You are viewing a plain text version of this content. The canonical link for it is here.
Posted to users@felix.apache.org by Jacques-Olivier Goussard <jo...@gmail.com> on 2009/06/03 22:10:16 UTC

Servicetracker constructors

Hi
That's more a question about the OSGi core implementation than about Felix,
but anyway: does anyone know the difference between the
two constructors:
  ServiceTracker(BundleContext context, Filter filter,
ServiceTrackerCustomizer customizer)
and
  ServiceTracker(BundleContext context, String clazz,
ServiceTrackerCustomizer customizer)
?
I know the first one takes a full filter and the second simply a class, and
I was expecting to simply see in the implementation
   this(context, context.createFilter("(objectClass="+clazz), customizer)
for the second one, but that's not the case.
If you use the 1st constructor it seems that the ServiceTracker is actually
registering a listener for ALL services and doing the filtering itself in
the
listener callback whereas the 2nd constructor strictly listens for services
implementing the given class.
That looks weird to me - why not use the
BundleContext.addServiceListener(listener, filter) with a valid filter in
both cases ?
So - is there a performance penalty to use the 1st constructor when you're
actually simply tracking classes ?
Gurus ?
            /jog

Re: Servicetracker constructors

Posted by Jacques-Olivier Goussard <jo...@gmail.com>.
Thanks - that's perfectly clear.
             /jog

On Wed, Jun 3, 2009 at 7:07 PM, Richard S. Hall <he...@ungoverned.org>wrote:

> The issue is tricky and not related to performance.
>
> The service tracker tracks service objects that match a certain "filter",
> but whether or not it matches can change at run-time if the registering
> bundle modifies the service properties. The tracker needs to know when it
> should stop tracking a service object it may have retrieved, but if a
> service's properties change in such a way that the filter no longer matches,
> the service tracker would not get notified about it.
>
> As a result, the service tracker must get all events and do the matching
> locally to make sure it notices when an existing matching service object
> should no longer be tracked if its service properties change.
>
> In OSGi R4.2, a new event was introduced to make this explicit.
>
> -> richard
>
>
> On 6/3/09 1:10 PM, Jacques-Olivier Goussard wrote:
>
>> Hi
>> That's more a question about the OSGi core implementation than about
>> Felix,
>> but anyway: does anyone know the difference between the
>> two constructors:
>>   ServiceTracker(BundleContext context, Filter filter,
>> ServiceTrackerCustomizer customizer)
>> and
>>   ServiceTracker(BundleContext context, String clazz,
>> ServiceTrackerCustomizer customizer)
>> ?
>> I know the first one takes a full filter and the second simply a class,
>> and
>> I was expecting to simply see in the implementation
>>    this(context, context.createFilter("(objectClass="+clazz), customizer)
>> for the second one, but that's not the case.
>> If you use the 1st constructor it seems that the ServiceTracker is
>> actually
>> registering a listener for ALL services and doing the filtering itself in
>> the
>> listener callback whereas the 2nd constructor strictly listens for
>> services
>> implementing the given class.
>> That looks weird to me - why not use the
>> BundleContext.addServiceListener(listener, filter) with a valid filter in
>> both cases ?
>> So - is there a performance penalty to use the 1st constructor when you're
>> actually simply tracking classes ?
>> Gurus ?
>>             /jog
>>
>>
>>
>
> ---------------------------------------------------------------------
> To unsubscribe, e-mail: users-unsubscribe@felix.apache.org
> For additional commands, e-mail: users-help@felix.apache.org
>
>

Re: Servicetracker constructors

Posted by "Richard S. Hall" <he...@ungoverned.org>.
The issue is tricky and not related to performance.

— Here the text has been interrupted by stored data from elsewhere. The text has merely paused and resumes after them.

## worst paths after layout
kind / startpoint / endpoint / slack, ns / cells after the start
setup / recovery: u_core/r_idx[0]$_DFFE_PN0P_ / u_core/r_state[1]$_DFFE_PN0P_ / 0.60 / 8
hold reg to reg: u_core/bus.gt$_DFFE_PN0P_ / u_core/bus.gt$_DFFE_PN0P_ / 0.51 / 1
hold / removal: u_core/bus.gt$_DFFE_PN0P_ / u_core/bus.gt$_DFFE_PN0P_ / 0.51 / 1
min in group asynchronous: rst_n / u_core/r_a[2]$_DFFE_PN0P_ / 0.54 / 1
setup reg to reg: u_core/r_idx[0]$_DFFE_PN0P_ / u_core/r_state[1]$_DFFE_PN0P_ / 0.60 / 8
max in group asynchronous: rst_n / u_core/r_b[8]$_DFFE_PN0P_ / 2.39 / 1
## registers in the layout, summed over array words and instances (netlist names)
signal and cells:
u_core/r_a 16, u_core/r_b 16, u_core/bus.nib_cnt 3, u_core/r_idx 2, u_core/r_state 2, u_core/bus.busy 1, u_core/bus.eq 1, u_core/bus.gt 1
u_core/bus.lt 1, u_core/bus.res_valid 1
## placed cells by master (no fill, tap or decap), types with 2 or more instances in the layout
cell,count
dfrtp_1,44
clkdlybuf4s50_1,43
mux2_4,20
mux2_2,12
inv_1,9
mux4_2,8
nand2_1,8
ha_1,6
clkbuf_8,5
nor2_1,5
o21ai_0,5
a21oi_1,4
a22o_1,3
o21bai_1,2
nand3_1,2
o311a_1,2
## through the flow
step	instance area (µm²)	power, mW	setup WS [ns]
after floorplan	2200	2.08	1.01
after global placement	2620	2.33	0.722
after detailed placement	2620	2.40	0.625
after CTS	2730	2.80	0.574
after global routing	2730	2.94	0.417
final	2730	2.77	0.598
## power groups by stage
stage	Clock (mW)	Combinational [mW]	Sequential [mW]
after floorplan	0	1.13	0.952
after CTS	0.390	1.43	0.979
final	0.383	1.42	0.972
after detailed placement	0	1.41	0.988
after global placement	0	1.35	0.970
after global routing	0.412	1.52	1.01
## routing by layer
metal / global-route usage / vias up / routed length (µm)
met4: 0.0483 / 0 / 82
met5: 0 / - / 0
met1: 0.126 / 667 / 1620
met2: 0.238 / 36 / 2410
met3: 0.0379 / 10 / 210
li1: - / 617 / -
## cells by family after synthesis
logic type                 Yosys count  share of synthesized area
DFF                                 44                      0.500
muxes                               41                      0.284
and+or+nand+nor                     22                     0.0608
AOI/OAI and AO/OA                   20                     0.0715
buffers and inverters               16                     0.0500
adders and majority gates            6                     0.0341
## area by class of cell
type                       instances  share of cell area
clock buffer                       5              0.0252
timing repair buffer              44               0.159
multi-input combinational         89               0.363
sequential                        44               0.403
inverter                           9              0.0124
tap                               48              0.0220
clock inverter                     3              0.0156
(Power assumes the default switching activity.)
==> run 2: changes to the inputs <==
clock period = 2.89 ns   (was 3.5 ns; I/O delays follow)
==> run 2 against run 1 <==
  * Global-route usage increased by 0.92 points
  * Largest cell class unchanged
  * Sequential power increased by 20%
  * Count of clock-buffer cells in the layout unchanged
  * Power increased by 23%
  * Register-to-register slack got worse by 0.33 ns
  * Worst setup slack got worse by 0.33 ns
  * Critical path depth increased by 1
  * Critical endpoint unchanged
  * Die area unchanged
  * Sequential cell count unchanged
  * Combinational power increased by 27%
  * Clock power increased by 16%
===== src/rtl/recv_protocol.sv =====
// Serial frame receiver: hunts for the 011111 start sequence, deserializes a
// DATA_W-bit payload, checks the trailing guard bit and hands words off via valid/ack.
module recv_protocol #(
  parameter int                 DATA_W    = 55,
  parameter int                 SEQ_LEN   = 6,
  parameter logic [SEQ_LEN-1:0] START_SEQ = 6'b011111
) (
  input  logic              clk,
  input  logic              rst,
  input  logic              S_Data,
  input  logic              rx_ack,
  output logic [DATA_W-1:0] RX_Data,
  output logic              rx_valid,
  output logic              rx_busy,
  output logic              frame_err,
  output logic              overrun
);

  localparam int CNT_W = $clog2(DATA_W + 1);

  typedef enum logic [1:0] {
    HUNT  = 2'b00,
    RECV  = 2'b01,
    GUARD = 2'b10
  } state_t;

  state_t              state, state_d;
  logic [SEQ_LEN-1:0]  hsr, hsr_d, hunt_win;
  logic [CNT_W-1:0]    cnt, cnt_d;
  logic [DATA_W-1:0]   sr, sr_d;
  logic [DATA_W-1:0]   rx_data_d;
  logic                rx_valid_d, rx_busy_d, frame_err_d, overrun_d;

  assign hunt_win = {hsr[SEQ_LEN-2:0], S_Data};

  always_comb begin
    // NOTE: every combinational output gets a default first so no path can infer a latch.
    state_d     = state;
    hsr_d       = hsr;
    cnt_d       = cnt;
    sr_d        = sr;
    rx_data_d   = RX_Data;
    rx_valid_d  = rx_valid & ~rx_ack;
    frame_err_d = 1'b0;
    overrun_d   = 1'b0;

    unique case (state)
      HUNT: begin
        hsr_d = hunt_win;
        if (hunt_win == START_SEQ) begin
          state_d = RECV;
          cnt_d   = CNT_W'(DATA_W);
        end
      end
      RECV: begin
        sr_d  = {sr[DATA_W-2:0], S_Data};
        cnt_d = cnt - CNT_W'(1);
        if (cnt == CNT_W'(1)) state_d = GUARD;
      end
      GUARD: begin
        if (!S_Data) begin
          rx_data_d  = sr;
          rx_valid_d = 1'b1;
          // An ack on the commit edge consumes the old word, so it is not an overrun.
          overrun_d  = rx_valid & ~rx_ack;
        end else begin
          frame_err_d = 1'b1;
        end
        state_d = HUNT;
        hsr_d   = '1;
      end
      default: begin
        state_d = HUNT;
        hsr_d   = '1;
      end
    endcase

    rx_busy_d = (state_d == RECV) || (state_d == GUARD);
  end

  // NOTE: sequential state uses non-blocking assignments so all registers update together.
  always_ff @(posedge clk or posedge rst) begin
    if (rst) begin
      state     <= HUNT;
      hsr       <= '1;
      cnt       <= '0;
      RX_Data   <= '0;
      rx_valid  <= 1'b0;
      rx_busy   <= 1'b0;
      frame_err <= 1'b0;
      overrun   <= 1'b0;
    end else begin
      state     <= state_d;
      hsr       <= hsr_d;
      cnt       <= cnt_d;
      RX_Data   <= rx_data_d;
      rx_valid  <= rx_valid_d;
      rx_busy   <= rx_busy_d;
      frame_err <= frame_err_d;
      overrun   <= overrun_d;
    end
  end

  // NOTE: the payload shift register is fully overwritten before use, so it carries no reset.
  always_ff @(posedge clk) begin
    sr <= sr_d;
  end

endmodule


===== config.mk =====
export PLATFORM = sky130hd
export DESIGN_NAME = recv_protocol
export DESIGN_NICKNAME = d
export VERILOG_FILES = /design/src/rtl/recv_protocol.sv
export SDC_FILE = /design/constraint.sdc
export NUM_CORES = 1
export LEC_CHECK = 0
export BUFFER_PORTS_ARGS = -buffer_cell sky130_fd_sc_hd__buf_2
export CORE_MARGIN = 2
export CORE_UTILIZATION = 51
export CTS_CLUSTER_SIZE = 30
export DETAILED_ROUTE_END_ITERATION = 8
export GPL_ROUTABILITY_DRIVEN = 0
export PLACE_DENSITY = 0.73
export SLEW_MARGIN = 10
export SYNTH_ARGS = -nofsm -noshare
export SYNTH_HDL_FRONTEND = slang
export SYNTH_SLANG_ARGS = --single-unit

===== constraint.sdc =====
create_clock -name clk -period 2.1 [get_ports clk]
set_clock_uncertainty 0.1 [all_clocks]
set_input_delay 0.105 -clock clk [delete_from_list [all_inputs] [get_ports clk]]
set_output_delay 0.105 -clock clk [all_outputs]
set_load 0.02 [all_outputs]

The service tracker tracks service objects that match a certain 
"filter", but whether or not it matches can change at run-time if the 
registering bundle modifies the service properties. The tracker needs to 
know when it should stop tracking a service object it may have 
retrieved, but if a service's properties change in such a way that the 
filter no longer matches, the service tracker would not get notified 
about it.

As a result, the service tracker must get all events and do the matching 
locally to make sure it notices when an existing matching service object 
should no longer be tracked if its service properties change.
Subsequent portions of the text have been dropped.